I got into a habit of playing whenever I could. And I began to solve at least one chess puzzle a day. My online rating rose from below 600 to higher than 1,300.
I had a sense of progress when a lot of people felt stagnant. It wasn’t a solution really, but I thought to myself that it was a healthy distraction.
And my chess habit has not gone away. Pulling up the mobile chess app when I’m bored has become an instinct. Instead of scrolling infinitely on social media, I now play chess and solve chess puzzles.
I even managed to get a couple friends hooked on the game.
In early December 2021, Norwegian grandmaster Magnus Carlsen defended his world championship title against a Russian challenger, grandmaster Ian Nepomniachtchi. It was the first major chess event I followed from start to finish.
Witnessing the pure skill and mental fortitude during the match was awe inspiring. Despite what ended up as a lopsided result in Carlsen’s favour, Game 6 saw the two grandmasters play an exhausting match for nearly eight hours straight.
Of course, I can never even hope to become that good at chess. It’s simply impossible. Not that I want to. I find chess to be the most fun when my opponents and I make mistakes, create drama on the board and take advantage of a slight misstep.

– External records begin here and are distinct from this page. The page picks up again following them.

**config.mk**
```make
export PLATFORM = sky130hd
export DESIGN_NAME = fsync_chan_buf
export DESIGN_NICKNAME = d
export VERILOG_FILES = /design/src/rtl/fcb_pkg.sv /design/src/rtl/fcb_store.sv /design/src/rtl/fcb_ctrl.sv /design/src/rtl/fsync_chan_buf.sv
export SDC_FILE = /design/constraint.sdc
export NUM_CORES = 1
export LEC_CHECK = 0
export ABC_CLOCK_PERIOD_IN_PS = 2350
export CORE_MARGIN = 5
export CORE_UTILIZATION = 48
export CTS_CLUSTER_DIAMETER = 100
export DETAILED_ROUTE_END_ITERATION = 16
export HOLD_SLACK_MARGIN = 0.1
export PLACE_DENSITY = 0.77
export SETUP_SLACK_MARGIN = 0.4
export SLEW_MARGIN = 30
export SYNTH_ARGS = -nofsm -noshare
export SYNTH_HDL_FRONTEND = slang
export SYNTH_HIERARCHICAL = 1
export SYNTH_SLANG_ARGS = --single-unit
```
**constraint.sdc**
```tcl
create_clock -name clk -period 2.35 [get_ports clk]
set_input_delay 0.235 -clock clk [delete_from_list [all_inputs] [get_ports clk]]
set_output_delay 0.235 -clock clk [all_outputs]
set_load 0.1 [all_outputs]
```
$ cat config.mk
export PLATFORM = sky130hd
export DESIGN_NAME = sdr_sched
export DESIGN_NICKNAME = d
export VERILOG_FILES = /design/src/rtl/sdr_sched_pkg.sv /design/src/rtl/sdr_bank_track.sv /design/src/rtl/sdr_ref_timer.sv /design/src/rtl/sdr_rd_pipe.sv /design/src/rtl/sdr_sched.sv
export SDC_FILE = /design/constraint.sdc
export NUM_CORES = 1
export LEC_CHECK = 0
export BUFFER_PORTS_ARGS = -buffer_cell sky130_fd_sc_hd__buf_2
export CAP_MARGIN = 20
export CELL_PAD_IN_SITES_DETAIL_PLACEMENT = 0
export CELL_PAD_IN_SITES_GLOBAL_PLACEMENT = 1
export CORE_AREA = 2 2 163 165
export CTS_CLUSTER_DIAMETER = 80
export DETAILED_ROUTE_END_ITERATION = 12
export DIE_AREA = 0 0 165 167
export HOLD_SLACK_MARGIN = 0.08
export PLACE_DENSITY = 0.87
export SETUP_SLACK_MARGIN = 0.2
export SYNTH_ARGS = -nofsm -noshare
export SYNTH_HDL_FRONTEND = slang
export SYNTH_HIERARCHICAL = 1
export SYNTH_SLANG_ARGS = --single-unit
$ cat constraint.sdc
create_clock -name clk -period 14.8 [get_ports clk]
set_input_delay 2.22 -clock clk [delete_from_list [all_inputs] [get_ports clk]]
set_output_delay 2.22 -clock clk [all_outputs]
set_load 0.02 [all_outputs]
$ cat src/rtl/sdr_sched_pkg.sv
package sdr_sched_pkg;

  typedef enum logic [2:0] {
    CMD_NOP = 3'd0,
    CMD_ACT = 3'd1,
    CMD_RD  = 3'd2,
    CMD_WR  = 3'd3,
    CMD_PRE = 3'd4,
    CMD_REF = 3'd5
  } sdr_cmd_e;

endpackage

$ cat src/rtl/sdr_bank_track.sv
module sdr_bank_track #(
  parameter int ROW_W = 12,
  parameter int T_RCD = 10,
  parameter int T_RP  = 3,
  parameter int T_RFC = 8
) (
  input  logic             clk,
  input  logic             rst_n,
  input  logic             act_i,
  input  logic             pre_i,
  input  logic             col_i,
  input  logic             ref_i,
  input  logic [ROW_W-1:0] row_i,
  output logic             open_o,
  output logic [ROW_W-1:0] row_o,
  output logic             ready_o
);

  localparam int T_MAX0 = (T_RCD > T_RP) ? T_RCD : T_RP;
  localparam int T_MAX  = (T_MAX0 > T_RFC) ? T_MAX0 : T_RFC;
  localparam int TW     = $clog2(T_MAX + 1);

  logic             open_q, open_d;
  logic [ROW_W-1:0] row_q;
  logic [TW-1:0]    tmr_q, tmr_d;

  always_comb begin
    open_d = open_q;
    tmr_d  = (tmr_q != '0) ? tmr_q - TW'(1) : '0;
    if (act_i) begin
      open_d = 1'b1;
      tmr_d  = TW'(T_RCD - 1);
    end else if (pre_i) begin
      open_d = 1'b0;
      tmr_d  = TW'(T_RP - 1);
    end else if (ref_i) begin
      tmr_d  = TW'(T_RFC - 1);
    end
  end

  always_ff @(posedge clk or negedge rst_n) begin
    if (!rst_n) begin
      open_q <= 1'b0;
      tmr_q  <= '0;
    end else begin
      open_q <= open_d;
      tmr_q  <= tmr_d;
    end
  end

  always_ff @(posedge clk) begin
    if (act_i) row_q <= row_i;
  end

  assign open_o  = open_q;
  assign row_o   = row_q;
  assign ready_o = (tmr_q == '0);

  // bank state must suit the command chosen by the arbiter
  p_act_closed_r2: assert property (@(posedge clk) disable iff (!rst_n)
    act_i |-> !open_q);
  p_col_open_r2: assert property (@(posedge clk) disable iff (!rst_n)
    col_i |-> open_q);
  p_ref_closed_r2: assert property (@(posedge clk) disable iff (!rst_n)
    ref_i |-> !open_q);
  p_one_cmd_r2: assert property (@(posedge clk) disable iff (!rst_n)
    $onehot0({act_i, pre_i, col_i, ref_i}));
  // no command before the bank's delay has run out
  p_delay_done_r3: assert property (@(posedge clk) disable iff (!rst_n)
    (act_i || pre_i || col_i || ref_i) |-> (tmr_q == '0));

endmodule

$ cat src/rtl/sdr_ref_timer.sv
module sdr_ref_timer #(
  parameter int REF_PERIOD = 1040
) (
  input  logic clk,
  input  logic rst_n,
  input  logic done_i,
  output logic pend_o
);

  localparam int CW = $clog2(REF_PERIOD + 1);

  logic [CW-1:0] cnt_q, cnt_d;
  logic          pend_q, pend_d;
  logic          wrap;

  always_comb begin
    wrap   = (cnt_q == CW'(REF_PERIOD - 1));
    cnt_d  = wrap ? '0 : cnt_q + CW'(1);
    pend_d = wrap ? 1'b1 : (done_i ? 1'b0 : pend_q);
  end

  always_ff @(posedge clk or negedge rst_n) begin
    if (!rst_n) begin
      cnt_q  <= '0;
      pend_q <= 1'b0;
    end else begin
      cnt_q  <= cnt_d;
      pend_q <= pend_d;
    end
  end

  assign pend_o = pend_q;

  // a refresh is only sent when one is owed, and then clears the request
  p_ref_owed_r9: assert property (@(posedge clk) disable iff (!rst_n)
    done_i |-> pend_q);
  p_ref_clears_r9: assert property (@(posedge clk) disable iff (!rst_n)
    (done_i && !wrap) |=> !pend_q);

endmodule

$ cat src/rtl/sdr_rd_pipe.sv
module sdr_rd_pipe #(
  parameter int CAS_LAT = 2,
  parameter int TAG_W   = 4
) (
  input  logic             clk,
  input  logic             rst_n,
  input  logic             in_valid_i,
  input  logic [TAG_W-1:0] in_tag_i,
  output logic             out_valid_o,
  output logic [TAG_W-1:0] out_tag_o
);

  logic [CAS_LAT-1:0] v_q, v_d;
  logic [CAS_LAT:0]   v_sh;
  logic [TAG_W-1:0]   t_q [CAS_LAT];

  always_comb begin
    v_sh = {v_q, in_valid_i};
    v_d  = v_sh[CAS_LAT-1:0];
  end

  always_ff @(posedge clk or negedge rst_n) begin
    if (!rst_n) v_q <= '0;
    else        v_q <= v_d;
  end

  always_ff @(posedge clk) begin
    if (in_valid_i) t_q[0] <= in_tag_i;
    for (int s = 1; s < CAS_LAT; s++) begin
      if (v_q[s-1]) t_q[s] <= t_q[s-1];
    end
  end

  assign out_valid_o = v_q[CAS_LAT-1];
  assign out_tag_o   = t_q[CAS_LAT-1];

endmodule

Many chess masters say that chess is a constructive game because it teaches its players responsibility and dealing with the consequences of your actions.
There is no luck in chess. It is based solely on the moves made by each player.

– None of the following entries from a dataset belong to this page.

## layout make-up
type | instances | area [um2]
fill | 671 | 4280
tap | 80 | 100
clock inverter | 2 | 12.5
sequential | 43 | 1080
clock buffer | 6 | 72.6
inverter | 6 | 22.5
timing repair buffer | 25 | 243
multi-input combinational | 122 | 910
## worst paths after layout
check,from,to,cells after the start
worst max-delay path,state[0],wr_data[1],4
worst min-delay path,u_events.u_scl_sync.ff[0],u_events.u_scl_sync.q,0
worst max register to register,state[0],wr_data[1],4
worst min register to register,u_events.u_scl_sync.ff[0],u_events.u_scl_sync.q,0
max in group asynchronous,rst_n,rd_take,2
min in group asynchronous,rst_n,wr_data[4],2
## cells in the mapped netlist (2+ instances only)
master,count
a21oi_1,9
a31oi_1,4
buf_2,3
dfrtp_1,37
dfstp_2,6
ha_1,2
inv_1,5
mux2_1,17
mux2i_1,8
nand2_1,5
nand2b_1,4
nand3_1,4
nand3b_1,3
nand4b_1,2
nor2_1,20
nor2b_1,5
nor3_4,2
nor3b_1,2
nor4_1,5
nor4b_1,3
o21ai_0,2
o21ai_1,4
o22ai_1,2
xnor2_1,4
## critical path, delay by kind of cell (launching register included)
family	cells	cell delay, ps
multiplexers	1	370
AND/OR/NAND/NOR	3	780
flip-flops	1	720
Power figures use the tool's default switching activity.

Maybe this is why I’ve continued to play chess online and solve puzzles everyday throughout the pandemic. I was able to take control of something during a time when I didn’t have much of it in my life.
Chess is an interesting game because it’s close to being objective. Computers can make the very best moves and crush any human. But when humans play against humans, at any level, there is a creativity that flourishes in the execution of a plan, a clever counterattack and the beauty of an impenetrable defence.

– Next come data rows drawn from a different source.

==> src/rtl/msd_pkg.sv <==
package msd_pkg;

  typedef enum logic [1:0] {
    MODE_LOW  = 2'd0,
    MODE_CLK  = 2'd1,
    MODE_NCLK = 2'd2,
    MODE_HIGH = 2'd3
  } strap_mode_t;

  // hi: strap level seen in the clock-high phase, lo: level in the clock-low phase
  function automatic strap_mode_t phase_decode(input logic hi, input logic lo);
    case ({hi, lo})
      2'b00:   return MODE_LOW;
      2'b10:   return MODE_CLK;
      2'b01:   return MODE_NCLK;
      default: return MODE_HIGH;
    endcase
  endfunction

  function automatic logic mode_uses_prescale(input strap_mode_t m);
    return (m == MODE_CLK) || (m == MODE_NCLK);
  endfunction

endpackage

==> src/rtl/msd_sync.sv <==
module msd_sync #(
  parameter int WIDTH  = 1,
  parameter int STAGES = 2
) (
  input  logic             clk,
  input  logic             rst_n,
  input  logic [WIDTH-1:0] d_i,
  output logic [WIDTH-1:0] q_o
);

  genvar b;
  generate
    for (b = 0; b < WIDTH; b++) begin : g_bit
      logic [STAGES-1:0] chain;
      if (STAGES == 1) begin : g_one
        always_ff @(posedge clk or negedge rst_n) begin
          if (!rst_n) chain <= '0;
          else        chain <= d_i[b];
        end
      end else begin : g_many
        always_ff @(posedge clk or negedge rst_n) begin
          if (!rst_n) chain <= '0;
          else        chain <= {chain[STAGES-2:0], d_i[b]};
        end
      end
      assign q_o[b] = chain[STAGES-1];
    end
  endgenerate

endmodule

==> src/rtl/msd_phase_sampler.sv <==
module msd_phase_sampler
  import msd_pkg::*;
#(
  parameter int TIMEOUT = 1024
) (
  input  logic        clk,
  input  logic        rst_n,
  input  logic        mclk_s_i,
  input  logic        pin_s_i,
  output logic        dec_valid_o,
  output strap_mode_t dec_mode_o
);

  localparam int CW = (TIMEOUT > 2) ? $clog2(TIMEOUT) : 1;
  localparam logic [CW-1:0] LAST = CW'(TIMEOUT - 1);

  logic          mclk_q;
  logic          have_hi;
  logic          hi_smp;
  logic [CW-1:0] stall_cnt;
  logic          rise, fall;

  assign rise = mclk_s_i & ~mclk_q;
  assign fall = ~mclk_s_i & mclk_q;

  always_ff @(posedge clk or negedge rst_n) begin
    if (!rst_n) begin
      mclk_q      <= 1'b0;
      have_hi     <= 1'b0;
      hi_smp      <= 1'b0;
      stall_cnt   <= '0;
      dec_valid_o <= 1'b0;
      dec_mode_o  <= MODE_LOW;
    end else begin
      mclk_q      <= mclk_s_i;
      dec_valid_o <= 1'b0;
      if (rise || fall) begin
        stall_cnt <= '0;
      end else if (stall_cnt == LAST) begin
        // clock has stopped: read the strap as a constant level
        stall_cnt   <= '0;
        have_hi     <= 1'b0;
        dec_valid_o <= 1'b1;
        dec_mode_o  <= pin_s_i ? MODE_HIGH : MODE_LOW;
      end else begin
        stall_cnt <= stall_cnt + 1'b1;
      end
      if (rise) begin
        hi_smp  <= pin_s_i;
        have_hi <= 1'b1;
      end
      if (fall && have_hi) begin
        dec_valid_o <= 1'b1;
        dec_mode_o  <= phase_decode(hi_smp, pin_s_i);
        have_hi     <= 1'b0;
      end
    end
  end

  AST_DECODE_SPACED: assert property (@(posedge clk) disable iff (!rst_n)
    dec_valid_o |=> !dec_valid_o) else $error("decodes back to back");

endmodule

Former world chess champion grandmaster Garry Kasparov once said: “Chess is one of the few arts where composition takes place simultaneously with performance.”
It’s a quote that I think captures quite nicely why this game is unlike any other.
There are a lot of serious problems in the world that a game can’t solve. But chess players can practise discipline, learn and get better, which is a simple lesson that can be applied to much more than the game itself. And through this pandemic era, that’s been a real blessing.